<file path="./config.mk">
export PLATFORM = sky130hd
export DESIGN_NAME = controller
export DESIGN_NICKNAME = controller
export VERILOG_FILES = /design/flow/design.v
export SDC_FILE = /design/flow/constraint.sdc
export NUM_CORES = 4
export LEC_CHECK = 1
export CORE_AREA = 10 10 92 92
export DIE_AREA = 0 0 102 102
</file>
<file path="./constraint.sdc">
current_design controller

set clk_period 2.4
set clk_io_pct 0.2

create_clock -name clk0 -period $clk_period [get_ports {clk}]

set non_clock_inputs [all_inputs -no_clocks]
set_input_delay [expr $clk_period * $clk_io_pct] -clock clk0 $non_clock_inputs
set_output_delay [expr $clk_period * $clk_io_pct] -clock clk0 [all_outputs]
</file>
<file path="./design.v">
module controller (
	input clk, reset,
	input[15:0] instr,	 
	input[1:0] flag1, 
	input[2:0] flag2,
	output reg RFen, PSRen,	INSTRen,		 
	output reg[3:0] AluOp,					 
	output reg PCen, setZNL,				 
	output reg[1:0] PCm, 					 
	output reg MemW1en, MemW2en,			 
	output reg Movm, A1m, MAm,					 
	output reg[1:0] A2m, RWm 				 
	); 
	wire[3:0] op, opExt; 
	assign op		= instr[15:12];
	assign opExt	= instr[7:4];
	parameter SIZE = 16;
	parameter FETCH		= 4'd0;
	parameter DECODE	= 4'd1;
	parameter REX		= 4'd2;
	parameter IEX		= 4'd3;
	parameter LEX		= 4'd4;
	parameter JEX		= 4'd5;
	parameter SEX		= 4'd6;
	parameter BEX		= 4'd7;
	parameter RWB		= 4'd8;
	parameter IWB		= 4'd9;
	parameter LWB		= 4'd10;
	parameter JWB		= 4'd11;
	parameter SWB		= 4'd12;
	parameter BWB		= 4'd13;
	parameter EXT0		= 4'b0000;
	parameter ADD		= 4'b0101;
	parameter SUB		= 4'b1001;
	parameter CMP		= 4'b1011;
	parameter AND		= 4'b0001;
	parameter OR 		= 4'b0010;
	parameter XOR		= 4'b0011;
	parameter MOV		= 4'b1101;
	parameter LSH		= 4'b1000;
	parameter E_LSH	= 4'b0100;
	parameter E_LSHI	= 4'b000x;
	parameter LUI		= 4'b1111;
	parameter LJS		= 4'b0100;
	parameter E_LOAD	= 4'b0000;
	parameter E_STORE	= 4'b0100;
	parameter B			= 4'b1100;
	parameter E_J		= 4'b1100;
	parameter E_JAL		= 4'b1000;
	parameter ALU_AND			=	4'b0000;
	parameter ALU_OR			=	4'b0001;
	parameter ALU_XOR 		= 	4'b0010;
	parameter ALU_ADD 		= 	4'b0011;
	parameter ALU_SUB			=	4'b0100;
	parameter ALU_NOT 		= 	4'b0101;
	parameter ALU_SLL 		= 	4'b0110; 	 
	parameter ALU_SRL 		= 	4'b0111; 	 
	parameter EQ		= 4'b0000;
	parameter NE		= 4'b0001;
	parameter CS		= 4'b0010;
	parameter CC		= 4'b0011;
	parameter HI		= 4'b0100;
	parameter LS		= 4'b0101;
	parameter GT		= 4'b0110;
	parameter LE		= 4'b0111;
	parameter FS		= 4'b1000;
	parameter FC		= 4'b1001;
	parameter LO		= 4'b1010;
	parameter HS		= 4'b1011;
	parameter LT		= 4'b1100;
	parameter GE		= 4'b1101;
	parameter UC		= 4'b1110;
	parameter NJ		= 4'b1111; 
	wire carry, overFlow, low, zero, neg;
	assign carry		= flag1[0];
	assign overFlow	= flag1[1];
	assign low			= flag2[0];
	assign zero			= flag2[1];
	assign neg			= flag2[2];
	reg[3:0] state, nextState;
	always @(posedge clk)
		if (~reset)	state <= FETCH;
		else			state <= nextState;
	always @(*) begin
		case(state)
			FETCH: nextState <= DECODE;
			DECODE:	case(op)  
					EXT0:	nextState <= REX;
					ADD:	nextState <= IEX;
					SUB:	nextState <= IEX;
					CMP:	nextState <= IEX;
					AND:	nextState <= IEX;
					OR:	nextState <= IEX;
					XOR:	nextState <= IEX;
					MOV:	nextState <= IEX;
					LSH:	nextState <= opExt[2] ? REX : IEX;
					LUI:	nextState <= IEX;
					LJS: case(opExt)
						E_LOAD: nextState <= LEX;
						E_STORE: nextState <= SEX;
						default: nextState <= JEX;
					endcase
					B:		nextState <= BEX;
					default: nextState <= FETCH;  
				endcase
			REX:	nextState <= RWB;
			IEX:	nextState <= IWB;
			LEX:	nextState <= LWB;
			JEX:	nextState <= JWB;
			SEX:	nextState <= SWB;
			BEX:	nextState <= BWB;
			default: nextState <= FETCH;
		endcase
	end
	always @(*) begin
		INSTRen <= 1'b0;
		MAm <= 1'b1;
		RFen <= 1'b0; PSRen <= 1'b0;
		AluOp <= 4'b0000; 
		setZNL <= 1'b0;
		PCm <= 2'b0;  
		PCen <= 1'b0;
		MemW1en <= 1'b0; MemW2en <= 1'b0;
		Movm <= 1'b0;
		A1m <= 1'b0;
		A2m <= 2'b00; RWm <= 2'b00;
		case(state)
			FETCH: begin
				INSTRen <= 1'b1;
				MAm <= 1'b0;
			end
			DECODE: begin
				MAm <= 1'b0;
				INSTRen <= 1'b1;
			end
			REX: begin
				PSRen <= 1'b1;
				case(opExt)
					AND:  AluOp <= ALU_AND;
					OR:   AluOp <= ALU_OR;
					XOR:  AluOp <= ALU_XOR;
					ADD:  AluOp <= ALU_ADD;
					SUB:  AluOp <= ALU_SUB;
					E_LSH: AluOp <= ALU_SLL;  
					CMP: begin
						AluOp <= ALU_SUB;
						setZNL <= 1'b1;
					end
					default: AluOp <= ALU_AND;
				endcase
				RWm <= 2'd2;
				A2m <= 2'b0;
				A1m <= 1'b0;
				PCm <= 2'b0;
				Movm <= (opExt == MOV) ? 1'b0 : 1'b1;
			end
			IEX: begin
				PSRen <= 1'b1;
				case(op)
					AND:  AluOp <= ALU_AND;
					OR:   AluOp <= ALU_OR;
					XOR:  AluOp <= ALU_XOR;
					ADD:  AluOp <= ALU_ADD;
					SUB:  AluOp <= ALU_SUB;
					LSH:  AluOp <= ALU_SLL;
					CMP: begin
						AluOp <= ALU_SUB;
						setZNL <= 1'b1;
					end
					default: AluOp <= ALU_AND;
				endcase
				RWm <= (op == LUI) ? 2'd3 : 2'd2;
				A2m <= 2'd2;
				A1m <= 1'b0;
				PCm <= 2'b0;
				Movm <= (op == MOV) ? 1'b0: 1'b1;
			end
			LEX: begin
				RWm <= 2'b0;
				PCm <= 2'b0;
				MAm <= 1'b1;
			end
			SEX: begin
				MAm <= 1'b1;
			end
			JEX: begin
				case(instr[11:8])
					EQ: PCm <= zero ? 2'b1 : 2'b0;
					NE: PCm <= ~zero ? 2'b1 : 2'b0;
					GE: PCm <= (neg | zero) ? 2'b1 : 2'b0;
					CS: PCm <= carry ? 2'b1 : 2'b0;
					CC: PCm <= ~carry ? 2'b1 : 2'b0;
					HI: PCm <= low ? 2'b1 : 2'b0;
					LS: PCm <= ~low ? 2'b1 : 2'b0;
					LO: PCm <= (~low & ~zero) ? 2'b1 : 2'b0;
					HS: PCm <= (low & zero) ? 2'b1 : 2'b0;
					GT: PCm <= neg ? 2'b1 : 2'b0;
					LE: PCm <= ~neg ? 2'b1 : 2'b0;
					FS: PCm <= overFlow ? 2'b1 : 2'b0;
					FC: PCm <= ~overFlow ? 2'b1 : 2'b0;
					LT: PCm <= (~neg & ~zero) ? 2'b1 : 2'b0;
					UC: PCm <= 2'b1;
					default: PCm <= 2'b0;  
				endcase
				if(opExt == E_JAL) begin
					RWm <= 2'b1;
				end
			end
			BEX: begin
				case(instr[11:8])
					EQ: PCm <= zero ? 2'd2 : 2'b0;
					NE: PCm <= ~zero ? 2'd2 : 2'b0;
					GE: PCm <= (neg | zero) ? 2'd2 : 2'b0;
					CS: PCm <= carry ? 2'd2 : 2'b0;
					CC: PCm <= ~carry ? 2'd2 : 2'b0;
					HI: PCm <= low ? 2'd2 : 2'b0;
					LS: PCm <= ~low ? 2'd2 : 2'b0;
					LO: PCm <= (~low & ~zero) ? 2'd2 : 2'b0;
					HS: PCm <= (low & zero) ? 2'd2 : 2'b0;
					GT: PCm <= neg ? 2'd2 : 2'b0;
					LE: PCm <= ~neg ? 2'd2 : 2'b0;
					FS: PCm <= overFlow ? 2'd2 : 2'b0;
					FC: PCm <= ~overFlow ? 2'd2 : 2'b0;
					LT: PCm <= (~neg & ~zero) ? 2'd2 : 2'b0;
					UC: PCm <= 2'd2;
					default: PCm <= 2'd0;  
				endcase
				A1m <= 1'b1;
				A2m <= 2'd2;
				AluOp <= ALU_ADD;
				PCm <= 2'b10;
			end
			RWB: begin
				if(opExt != CMP)
					RFen <= 1'b1;
				PCen <= 1'b1;
				PSRen <= 1'b1;
				MAm <= 1'b0;
				case(opExt)
					AND:  AluOp <= ALU_AND;
					OR:   AluOp <= ALU_OR;
					XOR:  AluOp <= ALU_XOR;
					ADD:  AluOp <= ALU_ADD;
					SUB:  AluOp <= ALU_SUB;
					CMP: begin
						AluOp <= ALU_SUB;
						setZNL <= 1'b1;
					end
					LSH: AluOp <= ALU_SLL;  
					default: AluOp <= ALU_AND;
				endcase
				RWm <= 2'd2;
				A2m <= 2'b0;
				A1m <= 1'b0;
				PCm <= 2'b0;
				Movm <= (opExt == MOV) ? 1'b0 : 1'b1;
			end
			IWB: begin
				MAm <= 1'b0;
				PSRen <= 1'b1;
				if(op != CMP)
					RFen <= 1'b1;
				case(op)
					AND:  AluOp <= ALU_AND;
					OR:   AluOp <= ALU_OR;
					XOR:  AluOp <= ALU_XOR;
					ADD:  AluOp <= ALU_ADD;
					SUB:  AluOp <= ALU_SUB;
					LSH:  AluOp <= ALU_SLL;
					CMP: begin
						AluOp <= ALU_SUB;
						setZNL <= 1'b1;
					end
					default: AluOp <= ALU_AND;
				endcase
				RWm <= (op == LUI) ? 2'd3 : 2'd2;
				A2m <= 2'd2;
				A1m <= 1'b0;
				PCen <= 1'b1;
				Movm <= (op == MOV) ? 1'b0: 1'b1;
			end
			LWB: begin
				RFen <= 1'b1;
				PCen <= 1'b1;
				RWm <= 2'b0;
				PCm <= 2'b0;
				MAm <= 1'b1;
			end
			SWB: begin
				MemW1en <= 1'b1;
				PCen <= 1'b1;
				MAm <= 1'b1;
			end
			JWB: begin
				case(instr[11:8])
					EQ: PCm <= zero ? 2'b1 : 2'b0;
					NE: PCm <= ~zero ? 2'b1 : 2'b0;
					GE: PCm <= (neg | zero) ? 2'b1 : 2'b0;
					CS: PCm <= carry ? 2'b1 : 2'b0;
					CC: PCm <= ~carry ? 2'b1 : 2'b0;
					HI: PCm <= low ? 2'b1 : 2'b0;
					LS: PCm <= ~low ? 2'b1 : 2'b0;
					LO: PCm <= (~low & ~zero) ? 2'b1 : 2'b0;
					HS: PCm <= (low & zero) ? 2'b1 : 2'b0;
					GT: PCm <= neg ? 2'b1 : 2'b0;
					LE: PCm <= ~neg ? 2'b1 : 2'b0;
					FS: PCm <= overFlow ? 2'b1 : 2'b0;
					FC: PCm <= ~overFlow ? 2'b1 : 2'b0;
					LT: PCm <= (~neg & ~zero) ? 2'b1 : 2'b0;
					UC: PCm <= 2'b1;
					default: PCm <= 2'b0;  
				endcase
				if(opExt == E_JAL) begin
					RWm <= 2'b1;
				end
				PCen <= 1'b1;
				MAm <= 1'b0;
				if(opExt == E_JAL)
					RFen <= 1'b1;
			end
			BWB: begin
				PCen <= 1'b1;
				MAm <= 1'b0;
				case(instr[11:8])
					EQ: PCm <= zero ? 2'd2 : 2'b0;
					NE: PCm <= ~zero ? 2'd2 : 2'b0;
					GE: PCm <= (neg | zero) ? 2'd2 : 2'b0;
					CS: PCm <= carry ? 2'd2 : 2'b0;
					CC: PCm <= ~carry ? 2'd2 : 2'b0;
					HI: PCm <= low ? 2'd2 : 2'b0;
					LS: PCm <= ~low ? 2'd2 : 2'b0;
					LO: PCm <= (~low & ~zero) ? 2'd2 : 2'b0;
					HS: PCm <= (low & zero) ? 2'd2 : 2'b0;
					GT: PCm <= neg ? 2'd2 : 2'b0;
					LE: PCm <= ~neg ? 2'd2 : 2'b0;
					FS: PCm <= overFlow ? 2'd2 : 2'b0;
					FC: PCm <= ~overFlow ? 2'd2 : 2'b0;
					LT: PCm <= (~neg & ~zero) ? 2'd2 : 2'b0;
					UC: PCm <= 2'd2;
					default: PCm <= 2'd0;  
				endcase
				A1m <= 1'b1;
				A2m <= 2'd2;
				AluOp <= ALU_ADD;
			end
			default: PCen <= 1'b0;  
		endcase
	end
endmodule 
</file>
<file path="./run.sh">
#!/bin/bash
# OpenROAD 26Q1-2900-gdf79404cd8, Yosys 0.63+post, stock flow scripts
make -C /OpenROAD-flow-scripts/flow DESIGN_CONFIG=/design/flow/config.mk WORK_HOME=/design/flow/orfs finish
</file>
==> flow_summary_export.csv <==
group,metric,value,unit
status,status,"finished clean",
power,p_total,0.0006191,W
synth,synth-main-ff-cell,"dfxtp_1",
timing,period_used_share,97.13,%
worst_hold_path,hp-class,"reg -> reg",
cells_and_area,layout-drive-gt1-share,27.62,%
floorplanning,rows,29,
cts,path_clk_slew,50,ps
setup_path,critPathMaxStageDelay,420,ps
cells_and_area,largest_register_ffs,14,
placement,hpwl,2447,um
timing,rsz0062_at_grt,"yes",
cells_and_area,area_growth,72.22,%
route,routed_wl,3027,um
placement,gp_congestion,0.8877,
grt,grt_pass1_wl,5133,um
setup_path,critPathRequiredTime,1920,ps
setup_path,cp_cell_sequence,"dlygate4sd2_1, buf_4, nand2b_4, o22ai_1, a221o_1, clkdlybuf4s50_1",
route,ant_nets,0,
power,power.leakage,0.7289,nW
setup_path,endpoint_kind,"output pin",
cells_and_area,reg_top3,"state: 14 flops",
placement,port_buffers,35,
grt,grt_max_degree,11,
setup_path,cp_max_fo,4,
grt,gr-total-overflow,0,
grt,gr-usage-all-layers,5.877,%
placement,dp_slack,-441.7,ps
floorplanning,die_h,102,um
setup_path,cp-start-kind,"input pin",
route,num_vias,1047,
cells_and_area,final-seq-area,280.3,sq um
synth,synthCells,125,
cts,cts_tree,"built",
timing,period_minus_slack,2331,ps
timing,setup_slack,68.86,ps
setup_path,slowest_stage,"clkdlybuf4s50_1",
timing,finClkSkew,0.8663,ps
grt,grt_pass1_vias,1094,
cells_and_area,final_cell_mix,"buf_4, clkdlybuf4s50_1, dfxtp_1",
cts,cts_buffers,3,
cells_and_area,fillers,709,
cts,clkLatencyLatePin,240,ps
timing,finalSetupViolations,0,
synth,async_flop_share,0,%
cts,cts.sinks,14,
route,post_drt_wl_per_cell,11.73,um
floorplanning,fp_util,14.78,%
grt,antenna_found_initial,0,
route,via_per_inst,4.058,
floorplanning,die_w,102,um
synth,syn_area,954.7,sq um
route,drc,0,
cts,root_buffer,"clkbuf_8",
synth,synth.avg_cell_area,7.637,sq um
synth,synth_seq_share,29.36,%
cells_and_area,postLayoutCoreUtil,25.46,%
floorplanning,dieArea,10400,sq um
cts,clockBufferDepth,2,
cells_and_area,top_register,"state",
synth,ys_cells,125,
setup_path,crit_arrival,1850,ps
synth,synth-edff-count,0,
synth,ys_types,40,
floorplanning,core_area,6459,sq um
run,cap_violations,0,
setup_path,worstSetupPathType,"in -> out",
synth,synth_warnings,1,
power,ir_drop,0.0001640,V
synth,ys_chip_area,954.7,sq um
cts,htree_levels,1,
cells_and_area,mi_logic_area,670.6,sq um
route,firstDrtPassIters,4,
timing,final-hold-violation-count,0,
route,diodes,0,
run,tool_warnings,30,
power,p_per_area,376.6,nW/um^2
timing,max_freq,0.4290,GHz
synth,ys_ff,14,
floorplanning,io_pins,43,
route,drt_iter0_drc,40,
timing,drv_slew,0,
cells_and_area,lay_top_count,"buf_4",
-- what timing repair did --
action	in CTS	in global routing
setup endpoints to repair	10	6
gates resized	29	15
buffers inserted	3	0
pin swaps	7	4
cloned	0	0
hold buffers	0	0
-- worst max-delay path, delay by kind of cell --
kind | cells | cell delay, ps
buffers and inverters | 3 | 870
AND-OR/OR-AND | 2 | 440
AND/OR/NAND/NOR | 1 | 60
-- logic make-up after synthesis --
| family | count (synthesis) | share of synthesized area, % |
|---|---|---|
| compound gates | 27 | 21.23 |
| flops | 14 | 29.36 |
| simple gates | 62 | 35.78 |
| buf+inv | 15 | 7.602 |
| mux | 1 | 1.049 |
| other cells | 1 | 0.3928 |
| xor+xnor | 5 | 4.588 |
-- per-stage QoR --
stage          std cells  hold slack (ps)  instance area, sq um  TNS [ps]
2_1_floorplan        127            411.8                 962.2         0
5_1_grt              258            459.6                  1644    -14.12
3_3_place_gp         251            415.3                  1516     -1981
3_5_place_dp         251            418.6                  1516     -2045
6_report             258            431.6                  1644         0
4_1_cts              258            431.8                  1623         0
-- cells in the mapped netlist, types with 3 or more instances --
cell       n  area (sq um)
a21oi_1    4         20.02
a31oi_1    3         18.77
and2_1     7         43.79
buf_2      4         20.02
buf_4      3         22.52
dfxtp_1   14         280.3
inv_1      5         18.77
nand2_1   13         48.80
nand2b_1   4         25.02
nand3_1    4         20.02
nor2_1    11         41.29
nor2b_1    5         31.28
nor3_1     4         20.02
nor3b_1    3         22.52
o21ai_0    5         25.02
o22ai_1    4         25.02
xnor2_1    3         26.28
-- power breakdown --
group | internal, W | leakage (nW) | total, W | switching (W)
Combinational | 0.0000927 | 0.586 | 0.000158 | 0.0000657
Sequential | 0.000237 | 0.114 | 0.000240 | 0.00000320
Clock | 0.000145 | 0.0288 | 0.000221 | 0.0000756
-- per-layer routing --
metal / routed length (um) / GRT usage, % / vias to the layer above
met5: 0 / 0 / -
met2: 1203 / 8.247 / 30
li1: - / - / 546
met4: 46 / 0.8677 / 0
met1: 1490 / 8.487 / 469
met3: 287 / 2.249 / 2
-- path summary, 6_finish.rpt --
path                           from  slack, ps                to  cells past startpoint
hold / removal     state[6]$_DFF_P_        430  state[3]$_DFF_P_                      1
hold reg to reg    state[6]$_DFF_P_        430  state[3]$_DFF_P_                      1
setup reg to reg  state[12]$_DFF_P_       1110  state[0]$_DFF_P_                      3
setup / recovery           instr[5]         70          AluOp[0]                      6
-- layout make-up --
type	instances	area share, %
clock buffers	4	3.349
inverters	6	1.370
multi-input cells	98	40.79
flip-flops and latches	14	17.05
well taps	77	5.860
repair buffers	59	31.58
Power is estimated from default activity; no workload was simulated.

Work to complete — Beginning with the top line of the data above, output every line exactly until the one that contains "set_input_delay [expr $clk_period", and include that one too.

Expected output —
<file path="./config.mk">
export PLATFORM = sky130hd
export DESIGN_NAME = controller
export DESIGN_NICKNAME = controller
export VERILOG_FILES = /design/flow/design.v
export SDC_FILE = /design/flow/constraint.sdc
export NUM_CORES = 4
export LEC_CHECK = 1
export CORE_AREA = 10 10 92 92
export DIE_AREA = 0 0 102 102
</file>
<file path="./constraint.sdc">
current_design controller

set clk_period 2.4
set clk_io_pct 0.2

create_clock -name clk0 -period $clk_period [get_ports {clk}]

set non_clock_inputs [all_inputs -no_clocks]
set_input_delay [expr $clk_period * $clk_io_pct] -clock clk0 $non_clock_inputs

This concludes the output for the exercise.